The Case for Foreign Intervention in Iran

by February 2026
credit : Reginald Mathalone via Reuters Connect

As with many contemporary challenges, the case for foreign intervention in Iran has a clear precedent: NATO’s intervention in the former Yugoslavia against the murderous regime of Serbian president Slobodan Milošević.

That regime did not pose a direct military threat to NATO. Instead, the intervention that took place was moral and humanitarian, initiated in response to the mass violence and ethnic cleansing that ensued upon the breakup of Yugoslavia. Milošević’s ambition was to create a “Greater Serbia.” By fomenting hatred against Bosnian Muslims, Milosevic helped create an ethnic powderkeg in the heart of Europe, one that required American military power to defuse it and that became a signal foreign policy triumph for the Clinton administration.

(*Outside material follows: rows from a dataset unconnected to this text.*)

`src/rtl/core/cst_pkg.sv`:
```
`timescale 1ns / 1ps

package cst_pkg;

    localparam int ENTRIES     = 8;
    localparam int HANDLE_BITS = 16;
    localparam int COUNT_BITS  = 16;
    localparam int IDX_W       = (ENTRIES > 1) ? $clog2(ENTRIES) : 1;

    typedef enum logic [1:0] {
        OP_CREATE = 2'd0,
        OP_TAKE   = 2'd1,
        OP_GIVE   = 2'd2,
        OP_DELETE = 2'd3
    } op_t;

    typedef enum logic [1:0] {
        STS_OK      = 2'd0,
        STS_UNAVAIL = 2'd1,
        STS_ERROR   = 2'd2
    } status_t;

    typedef enum logic [1:0] {
        S_IDLE,
        S_CREATE,
        S_SCAN,
        S_UPDATE
    } state_t;

    typedef struct packed {
        op_t         mode;
        logic [15:0] handle;
        logic [15:0] init_count;
    } req_t;

    typedef struct packed {
        status_t     status;
        logic [15:0] new_handle;
    } rsp_t;

    typedef struct packed {
        logic [HANDLE_BITS-1:0] handle;
        logic [COUNT_BITS-1:0]  count;
        logic [COUNT_BITS-1:0]  ceiling;
    } entry_t;

endpackage

```
`src/rtl/core/counting_semaphore_table_top.sv`:
```
`timescale 1ns / 1ps

// Counting semaphore table.
// Command channel: drive req and pulse start while busy is low; the beat is
// taken at that edge and busy rises on the next cycle until the op is done.
// Result channel: done is high for exactly one cycle with rsp holding the
// status and, for a successful create, the new handle. The receiver cannot
// stall; the result is gone after that cycle.
// Create picks the lowest free slot from per-slot valid flops and passes
// through S_CREATE, which registers done. Take, give and delete walk the
// slot memory one entry a cycle through its registered read port until the
// handle matches, then act on the slot in S_UPDATE; if no entry matches,
// done comes with an error status once the last entry has been checked.
// A new command may be issued in the same cycle that done is high.
// Reset empties the table at once (all valid flops clear) and sets the next
// handle to 1; no clearing pass is needed.
module counting_semaphore_table_top (
    clk,
    rst_n,
    start,
    busy,
    req,
    done,
    rsp
);
    import cst_pkg::*;

    input  logic          clk;
    input  logic          rst_n;
    input  logic          start;
    output logic          busy;
    input  cst_pkg::req_t req;
    output logic          done;
    output cst_pkg::rsp_t rsp;

    localparam logic [IDX_W-1:0] LAST_IDX = IDX_W'(ENTRIES - 1);

    state_t state_reg, state_next;

    op_t                    op_reg, op_next;
    logic [HANDLE_BITS-1:0] hdl_reg, hdl_next;
    logic [COUNT_BITS-1:0]  init_reg, init_next;
    logic [HANDLE_BITS-1:0] next_handle_reg, next_handle_next;
    logic [ENTRIES-1:0]     valid_reg, valid_next;
    logic [IDX_W-1:0]       rd_addr_reg, rd_addr_next;
    logic [IDX_W-1:0]       chk_addr_reg, chk_addr_next;
    logic                   chk_vld_reg, chk_vld_next;
    logic [IDX_W-1:0]       hit_reg, hit_next;
    entry_t                 entry_reg, entry_next;
    logic                   done_reg, done_next;
    rsp_t                   rsp_reg, rsp_next;

    logic                   ram_we;
    logic [IDX_W-1:0]       ram_waddr;
    entry_t                 ram_wdata;
    entry_t                 ram_rdata;

    logic                   free_found;
    logic [IDX_W-1:0]       free_idx;
    logic                   match;
    logic [HANDLE_BITS-1:0] handle_inc;

    cst_ram #(
        .WIDTH ($bits(entry_t)),
        .DEPTH (ENTRIES)
    ) u_slot_ram (
        .clk   (clk),
        .we    (ram_we),
        .waddr (ram_waddr),
        .wdata (ram_wdata),
        .raddr (rd_addr_reg),
        .rdata (ram_rdata)
    );

    // lowest free slot
    always_comb
    begin
        free_found = 1'b0;
        free_idx   = '0;
        for (int i = ENTRIES - 1; i >= 0; i--)
        begin
            if (!valid_reg[i])
            begin
                free_found = 1'b1;
                free_idx   = IDX_W'(i);
            end
        end
    end

    // read data belongs to chk_addr_reg; a free slot never matches
    assign match = chk_vld_reg && valid_reg[chk_addr_reg] && (ram_rdata.handle == hdl_reg);

    assign handle_inc = next_handle_reg + 1'b1;

    always_comb
    begin
        state_next = state_reg;
        case (state_reg)
            S_IDLE:
            begin
                if (start)
                begin
                    state_next = (req.mode == OP_CREATE) ? S_CREATE : S_SCAN;
                end
            end
            S_CREATE:
            begin
                state_next = S_IDLE;
            end
            S_SCAN:
            begin
                if (match)
                begin
                    state_next = S_UPDATE;
                end
                else if (chk_vld_reg && chk_addr_reg == LAST_IDX)
                begin
                    state_next = S_IDLE;
                end
            end
            S_UPDATE:
            begin
                state_next = S_IDLE;
            end
            default:
            begin
                state_next = S_IDLE;
            end
        endcase
    end

    always_comb
    begin
        op_next          = op_reg;
        hdl_next         = hdl_reg;
        init_next        = init_reg;
        next_handle_next = next_handle_reg;
        valid_next       = valid_reg;
        rd_addr_next     = rd_addr_reg;
        chk_addr_next    = chk_addr_reg;
        chk_vld_next     = chk_vld_reg;
        hit_next         = hit_reg;
        entry_next       = entry_reg;
        done_next        = 1'b0;
        rsp_next         = rsp_reg;
        ram_we           = 1'b0;
        ram_waddr        = hit_reg;
        ram_wdata        = entry_reg;
        case (state_reg)
            S_IDLE:
            begin
                if (start)
                begin
                    op_next      = req.mode;
                    hdl_next     = HANDLE_BITS'(req.handle);
                    init_next    = COUNT_BITS'(req.init_count);
                    rd_addr_next = '0;
                    chk_vld_next = 1'b0;
                end
            end
            S_CREATE:
            begin
                done_next = 1'b1;
                if (free_found)
                begin
                    ram_we                = 1'b1;
                    ram_waddr             = free_idx;
                    ram_wdata.handle      = next_handle_reg;
                    ram_wdata.count       = init_reg;
                    ram_wdata.ceiling     = init_reg;
                    valid_next[free_idx]  = 1'b1;
                    rsp_next.status       = STS_OK;
                    rsp_next.new_handle   = 16'(next_handle_reg);
                    // counter wraps past zero to one
                    next_handle_next      = (handle_inc == '0) ? HANDLE_BITS'(1) : handle_inc;
                end
                else
                begin
                    rsp_next.status     = STS_ERROR;
                    rsp_next.new_handle = '0;
                end
            end
            S_SCAN:
            begin
                chk_addr_next = rd_addr_reg;
                chk_vld_next  = 1'b1;
                rd_addr_next  = rd_addr_reg + 1'b1;
                if (match)
                begin
                    hit_next   = chk_addr_reg;
                    entry_next = ram_rdata;
                end
                else if (chk_vld_reg && chk_addr_reg == LAST_IDX)
                begin
                    done_next           = 1'b1;
                    rsp_next.status     = STS_ERROR;
                    rsp_next.new_handle = '0;
                end
            end
            S_UPDATE:
            begin
                done_next           = 1'b1;
                rsp_next.new_handle = '0;
                case (op_reg)
                    OP_TAKE:
                    begin
                        if (entry_reg.count != '0)
                        begin
                            ram_we          = 1'b1;
                            ram_wdata.count = entry_reg.count - 1'b1;
                            rsp_next.status = STS_OK;
                        end
                        else
                        begin
                            rsp_next.status = STS_UNAVAIL;
                        end
                    end
                    OP_GIVE:
                    begin
                        if (entry_reg.count < entry_reg.ceiling)
                        begin
                            ram_we          = 1'b1;
                            ram_wdata.count = entry_reg.count + 1'b1;
                            rsp_next.status = STS_OK;
                        end
                        else
                        begin
                            rsp_next.status = STS_ERROR;
                        end
                    end
                    OP_DELETE:
                    begin
                        // clearing the valid flop frees the slot
                        valid_next[hit_reg] = 1'b0;
                        rsp_next.status     = STS_OK;
                    end
                    default:
                    begin
                        rsp_next.status = STS_ERROR;
                    end
                endcase
            end
            default:
            begin
                done_next = 1'b0;
            end
        endcase
    end

    always_ff @(posedge clk or negedge rst_n)
    begin
        if (!rst_n)
        begin
            state_reg       <= S_IDLE;
            next_handle_reg <= HANDLE_BITS'(1);
            valid_reg       <= '0;
            chk_vld_reg     <= 1'b0;
            done_reg        <= 1'b0;
        end
        else
        begin
            state_reg       <= state_next;
            next_handle_reg <= next_handle_next;
            valid_reg       <= valid_next;
            chk_vld_reg     <= chk_vld_next;
            done_reg        <= done_next;
        end
    end

    always_ff @(posedge clk)
    begin
        op_reg       <= op_next;
        hdl_reg      <= hdl_next;
        init_reg     <= init_next;
        rd_addr_reg  <= rd_addr_next;
        chk_addr_reg <= chk_addr_next;
        hit_reg      <= hit_next;
        entry_reg    <= entry_next;
        rsp_reg      <= rsp_next;
    end

    assign busy = (state_reg != S_IDLE);
    assign done = done_reg;
    assign rsp  = rsp_reg;

endmodule

```
`src/rtl/core/cst_ram.sv`:
```
`timescale 1ns / 1ps

module cst_ram #(
    parameter int WIDTH = 8,
    parameter int DEPTH = 8
) (
    clk,
    we,
    waddr,
    wdata,
    raddr,
    rdata
);
    localparam int ADDR_W = (DEPTH > 1) ? $clog2(DEPTH) : 1;

    input  logic              clk;
    input  logic              we;
    input  logic [ADDR_W-1:0] waddr;
    input  logic [WIDTH-1:0]  wdata;
    input  logic [ADDR_W-1:0] raddr;
    output logic [WIDTH-1:0]  rdata;

    logic [WIDTH-1:0] mem [DEPTH];

    always_ff @(posedge clk)
    begin
        if (we)
        begin
            mem[waddr] <= wdata;
        end
        rdata <= mem[raddr];
    end

endmodule
```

Indeed, Clinton’s decision to protect Bosnians marked a turning point in international politics. It legitimized the principle that protecting civilian populations can supersede absolute national sovereignty, and eroded the traditional distinction between internal repression and international conflict when fundamental human rights were at stake.

It’s worth recalling how Clinton’s decision came about. After hesitating for several years, Clinton approved NATO’s Operation Deliberate Force, a sustained air campaign against Bosnian Serb military targets. Four years later, in 1999, Clinton flexed the West’s military might once more–NATO conducted Operation Allied Force, striking Serbian military infrastructure and regime assets in Kosovo to protect ethnic Albanian civilians who were facing the prospect of mass slaughter.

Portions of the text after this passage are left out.